Assumption 4: Everything is public. We can return to YouTube as an example here. YouTube assumes that everyone that uploads wants to publish publicly. For organizations with more complex permissions and access policies this won’t work. Aviary offers the public facing benefits of YouTube while bringing a robust set of permissions and access controls to meet the most demanding requirements. And not only do we offer this for the audio and video, but also for the transcripts and index text. If you can think up a permissions scenario, Aviary can do it.

Assumption 5: Everything is private. Players like Panopto and their Smart Search application are internal facing. Most organizations have complex permissions and access policies that require robust support for both public and private use-cases. Aviary responds to this reality by offering a sophisticated set of controls that allows publishers to define exactly when, where, and how their content is accessed while offering the same great user experience to both public and private users.
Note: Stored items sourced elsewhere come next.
===== ./config.mk =====
export PLATFORM = sky130hd
export DESIGN_NAME = ram512x8_sp
export DESIGN_NICKNAME = ram512x8_sp
export VERILOG_FILES = /design/flow/design.v
export SDC_FILE = /design/flow/constraint.sdc
export NUM_CORES = 4
export LEC_CHECK = 1
export CORE_UTILIZATION = 50

===== ./constraint.sdc =====
current_design ram512x8_sp

set clk_period 19.0
set clk_io_pct 0.2

create_clock -name clk0 -period $clk_period [get_ports {rclk}]
create_clock -name clk1 -period $clk_period [get_ports {wclk}]

set non_clock_inputs [all_inputs -no_clocks]
set_input_delay [expr $clk_period * $clk_io_pct] -clock clk0 $non_clock_inputs
set_output_delay [expr $clk_period * $clk_io_pct] -clock clk0 [all_outputs]

===== ./design.v =====
interface DphyRx4LaneIface;
logic       SLOWCLK;    
logic       RESET_N;    
logic       RST0_N;  
logic       RX_ULPS_ACTIVE_CLK_NOT;
logic       RX_ULPS_CLK_NOT;
logic       ESC_LAN0_CLK;
logic       ESC_LAN1_CLK;
logic       ESC_LAN2_CLK;
logic       ESC_LAN3_CLK;
logic       LINESTATE_LAN0_ERROR;
logic       LINESTATE_LAN1_ERROR;
logic       LINESTATE_LAN2_ERROR;
logic       LINESTATE_LAN3_ERROR;
logic       STOPSTATE_LAN0;
logic       STOPSTATE_LAN1;
logic       STOPSTATE_LAN2;
logic       STOPSTATE_LAN3;
logic       ERR_ESC_LAN0;
logic       ERR_ESC_LAN1;
logic       ERR_ESC_LAN2;
logic       ERR_ESC_LAN3;
logic       RX_VALID_HS_LAN0;
logic       RX_VALID_HS_LAN1;
logic       RX_VALID_HS_LAN2;
logic       RX_VALID_HS_LAN3;
logic   [15:0]   RX_DATA_HS_LAN0;
logic   [15:0]   RX_DATA_HS_LAN1;
logic   [15:0]   RX_DATA_HS_LAN2;
logic   [15:0]   RX_DATA_HS_LAN3;
logic       RX_SKEW_CAL_HS_LAN0;
logic       RX_SKEW_CAL_HS_LAN1;
logic       RX_SKEW_CAL_HS_LAN2;
logic       RX_SKEW_CAL_HS_LAN3;
logic       RX_SYNC_HS_LAN0;
logic       RX_SYNC_HS_LAN1;
logic       RX_SYNC_HS_LAN2;
logic       RX_SYNC_HS_LAN3;
logic       ERR_SOT_SYNC_HS_LAN0;
logic       ERR_SOT_SYNC_HS_LAN1;
logic       ERR_SOT_SYNC_HS_LAN2;
logic       ERR_SOT_SYNC_HS_LAN3;
logic       RX_ULPS_ACTIVE_NOT_LAN0;
logic       RX_ULPS_ACTIVE_NOT_LAN1;
logic       RX_ULPS_ACTIVE_NOT_LAN2;
logic       RX_ULPS_ACTIVE_NOT_LAN3;
logic       RX_ULPS_ESC_LAN0;
logic       RX_ULPS_ESC_LAN1;
logic       RX_ULPS_ESC_LAN2;
logic       RX_ULPS_ESC_LAN3;
logic         FORCE_RX_MODE;
modport slv(
    input   SLOWCLK,    
    output  RESET_N,    
    output  RST0_N,   
    input   RX_ULPS_ACTIVE_CLK_NOT,
    input   RX_ULPS_CLK_NOT,
    input   ESC_LAN0_CLK,
    input   ESC_LAN1_CLK,
    input   ESC_LAN2_CLK,
    input   ESC_LAN3_CLK,
    input   LINESTATE_LAN0_ERROR,
    input   LINESTATE_LAN1_ERROR,
    input   LINESTATE_LAN2_ERROR,
    input   LINESTATE_LAN3_ERROR,
    input   STOPSTATE_LAN0,
    input   STOPSTATE_LAN1,
    input   STOPSTATE_LAN2,
    input   STOPSTATE_LAN3,
    input   ERR_ESC_LAN0,
    input   ERR_ESC_LAN1,
    input   ERR_ESC_LAN2,
    input   ERR_ESC_LAN3,
    input   RX_VALID_HS_LAN0,
    input   RX_VALID_HS_LAN1,
    input   RX_VALID_HS_LAN2,
    input   RX_VALID_HS_LAN3,
    input   RX_DATA_HS_LAN0,
    input   RX_DATA_HS_LAN1,
    input   RX_DATA_HS_LAN2,
    input   RX_DATA_HS_LAN3,
    input   RX_SKEW_CAL_HS_LAN0,
    input   RX_SKEW_CAL_HS_LAN1,
    input   RX_SKEW_CAL_HS_LAN2,
    input   RX_SKEW_CAL_HS_LAN3,
    input   RX_SYNC_HS_LAN0,
    input   RX_SYNC_HS_LAN1,
    input   RX_SYNC_HS_LAN2,
    input   RX_SYNC_HS_LAN3,
    input   ERR_SOT_SYNC_HS_LAN0,
    input   ERR_SOT_SYNC_HS_LAN1,
    input   ERR_SOT_SYNC_HS_LAN2,
    input   ERR_SOT_SYNC_HS_LAN3,
    input   RX_ULPS_ACTIVE_NOT_LAN0,
    input   RX_ULPS_ACTIVE_NOT_LAN1,
    input   RX_ULPS_ACTIVE_NOT_LAN2,
    input   RX_ULPS_ACTIVE_NOT_LAN3,
    input   RX_ULPS_ESC_LAN0,
    input   RX_ULPS_ESC_LAN1,
    input   RX_ULPS_ESC_LAN2,
    input   RX_ULPS_ESC_LAN3,
    output   FORCE_RX_MODE
);
endinterface
==> flow/design.v <==
module nonblck (ck,data_in,data_out); 
	input ck; 
	input [7:0] data_in; 
	output [7:0] data_out;
	reg [7:0] data_out; 
	reg [7:0] stage_1; 
	reg [7:0] stage_2; 
	reg [7:0] stage_3; 
	always @ (posedge ck) begin 
		stage_1 <= data_in; 
		stage_2 <= stage_1; 
		stage_3 <= stage_2; 
		data_out <= stage_3; 
	end 
endmodule
==> flow/run.sh <==
#!/bin/bash
# OpenROAD 26Q1-2900-gdf79404cd8, Yosys 0.63+post, stock flow scripts
make -C /OpenROAD-flow-scripts/flow DESIGN_CONFIG=/design/flow/config.mk WORK_HOME=/design/flow/orfs finish
$ cat flow/config.mk
export PLATFORM = sky130hd
export DESIGN_NAME = lab4_1
export DESIGN_NICKNAME = lab4_1
export VERILOG_FILES = /design/flow/design.v
export SDC_FILE = /design/flow/constraint.sdc
export NUM_CORES = 4
export LEC_CHECK = 1
export CORE_AREA = 10 10 70 70
export DIE_AREA = 0 0 80 80
$ cat flow/run.sh
#!/bin/bash
# OpenROAD 26Q1-2900-gdf79404cd8, Yosys 0.63+post, stock flow scripts
make -C /OpenROAD-flow-scripts/flow DESIGN_CONFIG=/design/flow/config.mk WORK_HOME=/design/flow/orfs finish
$ cat flow/design.v
module lab4_1(A,B,C0,S,C4);
input [3:0]A,B;
input C0;
output [3:0]S;
output C4;
wire [3:0] P, G, C;
assign P[3]=A[3]^B[3];
assign P[2]=A[2]^B[2];
assign P[1]=A[1]^B[1];
assign P[0]=A[0]^B[0];
assign G[3]=A[3]&B[3];
assign G[2]=A[2]&B[2];
assign G[1]=A[1]&B[1];
assign G[0]=A[0]&B[0];
CLG adder(.p(P),.g(G),.c(C),.cin(C0));
assign C4=C[3];
assign S[3]=C[2]^P[3];
assign S[2]=C[1]^P[2];
assign S[1]=C[0]^P[1];
assign S[0]=C0^P[0];
endmodule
Assumption 6: Showing up in Google search results doesn’t matter. If you look at a platform like Kaltura, which features transcript creation, you’ll see that you won’t find those transcripts showing up in Google search results. In fact, most applications and platforms keep their metadata to themselves. It’s a form of keeping you and your users in their system. When publishers choose to make their content and transcripts public, Aviary exposes this metadata to Google so that search and discoverability is maximized.

Assumption 7: Everyone will come to them. Portals – systems that are built on the premise that users should come to them instead of them going to users – are a thing of the 90s and oughts, and that is where they should remain. Content and audience engagement requires fluidity in publishing and consumption. People need the ability to simultaneously centralize content and discovery while also being able to publish dynamically and broadly. On this front, every example application and platform given so far fails. Aviary implements a multi-faceted approach. We start by giving publishers the option to publish audio and video in Aviary from other streaming platforms. In other words, you can publish content that lives in YouTube, Vimeo, Soundcloud, and other places through Aviary, leverage the robust suite of Aviary features, and leave your content right where it lives. The benefits of breaking down silos without the need to migrate data.  In addition to Aviary’s open-arms approach to other streaming platforms, publishers can use embed codes that allow for embedding the entire Aviary experience wherever you like. How sweet is that?!


Publishers no longer have to circumnavigate unnecessary walls. Consumers no longer have to deal with frustrating pointless divisions that only impede their ability to get to the information they want. Aviary breaks open the closed loop, turning it into a fluid and dynamic network and modernizing the publishing and search experience for audio and video content.